# Anyone from Atlanta?



## Blair

I'm looking to meet up with others in the Atlanta area.


----------



## SoulFulEyez

Hi Blair,

I am in Atlanta.


----------



## DSLR noob

Yes. Dekalb County.


----------



## colorDARK

I am going to Atlanta in late April.


----------



## mortallis288

im in Cumming, Georgia


----------



## EZzing

I'm between Lilburn and Lawrenceville. 

Bill


----------



## khristeeanos

I live in West Paulding County.


----------



## EZzing

Greetings,  Khristeeanos ! Welcome aboard too. I look forward to seeing posts from an almost neighbor. You would be about an hour away!

Take care

Bill in Lilburn


----------



## khristeeanos

EZzing said:


> Greetings,  Khristeeanos ! Welcome aboard too. I look forward to seeing posts from an almost neighbor. You would be about an hour away!
> 
> Take care
> 
> Bill in Lilburn



Thank you Bill!  I am Jake, BTW.  I work all over Atlanta.  Adairsville to Locust Grove.


----------



## Hill202

I'm in Peachtree city


----------



## EZzing

Your welcome Jake.

Good to see you Hill202! You're about an hour away also!

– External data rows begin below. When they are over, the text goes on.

$ cat src/rtl/matrix_operand_loader.sv
// matrix_operand_loader
//   Feeds simple_generic_matrix_mult from a single valid/ready element stream.
//   Each job is A (M*N elements, row-major) followed by B (N*P elements,
//   row-major). Every accepted element goes to the multiplier's A or B memory
//   through a registered write port. Once B is complete, the loader runs the
//   multiplier's start/done handshake and then re-arms for the next job.
//
//   Optional feature macro: LOADER_LAST_CHECK_EN
//     When it is defined, an s_last input is added and frames are checked.
//     s_last must be high on the final B element and low on every other element.
//     A framing violation sets the sticky err flag, still writes the offending
//     element, and sends the loader back to LOAD_A to resync on a new job.
//     When it is undefined, framing is by count only and err is always 0.
module matrix_operand_loader #(
    parameter int M          = 3,
    parameter int N          = 3,
    parameter int P          = 3,
    parameter int DATA_WIDTH = 8
) (
    input  logic                           clk,
    input  logic                           rst,
    input  logic signed [DATA_WIDTH-1:0]   s_data,
    input  logic                           s_valid,
    output logic                           s_ready,
`ifdef LOADER_LAST_CHECK_EN
    input  logic                           s_last,
`endif
    output logic signed [DATA_WIDTH-1:0]   a_in,
    output logic [$clog2(M*N)-1:0]         a_addr,
    output logic                           a_wen,
    output logic signed [DATA_WIDTH-1:0]   b_in,
    output logic [$clog2(N*P)-1:0]         b_addr,
    output logic                           b_wen,
    output logic                           mm_start,
    input  logic                           mm_done,
    output logic                           busy,
    output logic [15:0]                    job_count,
    output logic                           err
);

    localparam int A_AW  = $clog2(M*N);
    localparam int B_AW  = $clog2(N*P);
    localparam int IDX_W = (A_AW > B_AW) ? A_AW : B_AW;

    localparam logic [IDX_W-1:0] A_LAST = IDX_W'(M*N - 1);
    localparam logic [IDX_W-1:0] B_LAST = IDX_W'(N*P - 1);

    typedef enum logic [2:0] {
        LOAD_A    = 3'd0,
        LOAD_B    = 3'd1,
        SETTLE    = 3'd2,
        START     = 3'd3,
        WAIT_DONE = 3'd4,
        RELEASE   = 3'd5
    } state_t;

    state_t           state;
    logic [IDX_W-1:0] idx;
    logic             xfer;
    logic             frame_bad;

    assign s_ready = (state == LOAD_A) || (state == LOAD_B);
    assign busy    = (state != LOAD_A);
    assign xfer    = s_valid && s_ready;

    // Framing check: s_last must be high exactly on the final B element.
`ifdef LOADER_LAST_CHECK_EN
    logic last_expected;
    assign last_expected = (state == LOAD_B) && (idx == B_LAST);
    assign frame_bad     = (s_last != last_expected);
`else
    assign frame_bad     = 1'b0;
`endif

    // Job sequencer: address counting, registered write ports, multiplier handshake.
    always_ff @(posedge clk or posedge rst) begin
        if (rst) begin
            state     <= LOAD_A;
            idx       <= '0;
            a_in      <= '0;
            a_addr    <= '0;
            a_wen     <= 1'b0;
            b_in      <= '0;
            b_addr    <= '0;
            b_wen     <= 1'b0;
            mm_start  <= 1'b0;
            job_count <= '0;
            err       <= 1'b0;
        end else begin
            // Write enables are single-cycle pulses by default.
            a_wen <= 1'b0;
            b_wen <= 1'b0;
            case (state)
                LOAD_A: begin
                    if (xfer) begin
                        a_wen  <= 1'b1;
                        a_in   <= s_data;
                        a_addr <= idx[A_AW-1:0];
                        if (frame_bad) begin
                            err <= 1'b1;
                            idx <= '0;
                        end else if (idx == A_LAST) begin
                            idx   <= '0;
                            state <= LOAD_B;
                        end else begin
                            idx <= idx + 1'b1;
                        end
                    end
                end
                LOAD_B: begin
                    if (xfer) begin
                        b_wen  <= 1'b1;
                        b_in   <= s_data;
                        b_addr <= idx[B_AW-1:0];
                        if (frame_bad) begin
                            // Bad frame: drop the job and resync on the next A.
                            err   <= 1'b1;
                            idx   <= '0;
                            state <= LOAD_A;
                        end else if (idx == B_LAST) begin
                            idx   <= '0;
                            state <= SETTLE;
                        end else begin
                            idx <= idx + 1'b1;
                        end
                    end
                end
                SETTLE: begin
                    // Give the final b_wen one cycle to land before start.
                    state <= START;
                end
                START: begin
                    mm_start <= 1'b1;
                    state    <= WAIT_DONE;
                end
                WAIT_DONE: begin
                    if (mm_done) begin
                        mm_start  <= 1'b0;
                        job_count <= job_count + 16'd1;
                        state     <= RELEASE;
                    end
                end
                RELEASE: begin
                    // Wait until the multiplier has returned to idle.
                    if (!mm_done) begin
                        state <= LOAD_A;
                    end
                end
                default: begin
                    state <= LOAD_A;
                end
            endcase
        end
    end

endmodule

I think there must be a few others here?????

Let us know where you are.

It would be great to get as many as possible from Georgia or the Atlanta area together at some point in the future. 

Bill


----------



## hawkeye

Hi all, I'm new here.  Currently I live near Lawrenceville.


----------



## EZzing

We're pretty close hawkeye. I live right off Ronald Reagan Parkway.

Welcome aboard!

Bill in Lilburn


----------



## hawkeye

EZzing said:


> We're pretty close hawkeye. I live right off Ronald Reagan Parkway.
> 
> Welcome aboard!
> 
> Bill in Lilburn



Awesome!  So what do you do for a living Bill?  How long have you been in to photography?


----------



## EZzing

Hawkeye, I'm retired now. I've always had an interest in photography, but I was always too involved with work or other activities to devote the time needed.

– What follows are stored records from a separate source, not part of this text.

### config.mk
export PLATFORM = sky130hd
export DESIGN_NAME = sprite_ram_loader
export DESIGN_NICKNAME = d
export VERILOG_FILES = /design/src/rtl/sprite_pkg.sv /design/src/rtl/sprite_anim_decode.sv /design/src/rtl/sprite_ram_loader.sv
export SDC_FILE = /design/constraint.sdc
export NUM_CORES = 1
export LEC_CHECK = 0
export BUFFER_PORTS_ARGS = -buffer_cell sky130_fd_sc_hd__buf_2
export CAP_MARGIN = 0
export CORE_ASPECT_RATIO = 0.6
export CORE_MARGIN = 3
export CORE_UTILIZATION = 45
export DETAILED_ROUTE_END_ITERATION = 16
export PLACE_DENSITY = 0.67
export SLEW_MARGIN = 20
export SYNTH_ARGS = -nofsm -noshare
export SYNTH_HDL_FRONTEND = slang
export SYNTH_HIERARCHICAL = 1
export SYNTH_SLANG_ARGS = --single-unit
### constraint.sdc
create_clock -name clock -period 2.6 [get_ports clock]
set_input_delay 0.26 -clock clock [delete_from_list [all_inputs] [get_ports clock]]
set_output_delay 0.26 -clock clock [all_outputs]
set_load 0.005 [all_outputs]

I read about photography a couple of hours a day and go out and shoot 3 -4 times a week.

I'm gathering up equipment for a darkroom. I'm almost there now!  I need developing tanks tongs, and maybe a few other items I'm not aware I need yet~!

How about you????

Bill


----------



## hawkeye

Hey Bill.  

I'm a production specialist at Toyota manufacturing plant.  I'm just a young runt I guess... 24.  And I also just recently got in to photography.  So I am really green.  But I'm always working on new hobbies and so far I've really enjoyed photography and spend lots of time out shooting lately.  I got my first dSLR about a month ago, and I can barely keep my hands off of it.  

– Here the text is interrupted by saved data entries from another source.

$ cat config.mk
export PLATFORM = sky130hd
export DESIGN_NAME = ceespu_irq_ctrl
export DESIGN_NICKNAME = d
export VERILOG_FILES = /design/src/rtl/ceespu_irq_ctrl.sv
export SDC_FILE = /design/constraint.sdc
export NUM_CORES = 1
export LEC_CHECK = 0
export ABC_CLOCK_PERIOD_IN_PS = 1600
export BUFFER_PORTS_ARGS = -buffer_cell sky130_fd_sc_hd__buf_2
export CORE_MARGIN = 3
export CORE_UTILIZATION = 42
export CTS_CLUSTER_DIAMETER = 50
export DETAILED_ROUTE_END_ITERATION = 6
export HOLD_SLACK_MARGIN = 0.08
export PLACE_DENSITY_LB_ADDON = 0.1
export SYNTH_ARGS = -nofsm -noshare
export SYNTH_HDL_FRONTEND = slang
export SYNTH_SLANG_ARGS = --single-unit
$ cat constraint.sdc
create_clock -name I_clk -period 1.6 [get_ports I_clk]
set_input_delay 0.16 -clock I_clk [delete_from_list [all_inputs] [get_ports I_clk]]
set_output_delay 0.16 -clock I_clk [all_outputs]
set_load 0.005 [all_outputs]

Are their any other Atlantians active in here?


----------



## hawkeye

oh yeah, My name is Mike. 

I'm a M*A*S*H fanatic and thus quite the Alan Alda fan.  So thats where Hawkeye comes from.


----------



## hawkeye

*bump*

Atlanta / NE Georgia folks??? hello....:meh:


----------



## terri

hawkeye said:


> *bump*
> 
> Atlanta / NE Georgia folks??? hello....:meh:


----------



## hawkeye

:greenpbl:


----------



## hawkeye

helllloooooooo georgians???????????  anyone?  all the european members have all the fun   I wish I was in london


----------



## hawkeye

I see I am going to have to persistent in here.

bump


----------



## hawkeye

to heck with persistence... i give up.  

Time to start looking for other TPF meet ups


----------



## EZzing

hi Hawkeye, Things happen a bit slower in winter at my house. I've been really busy with family stuff and it hasn't left much time to do a lot of shooting. I do pull of the road to capture a few images here and there.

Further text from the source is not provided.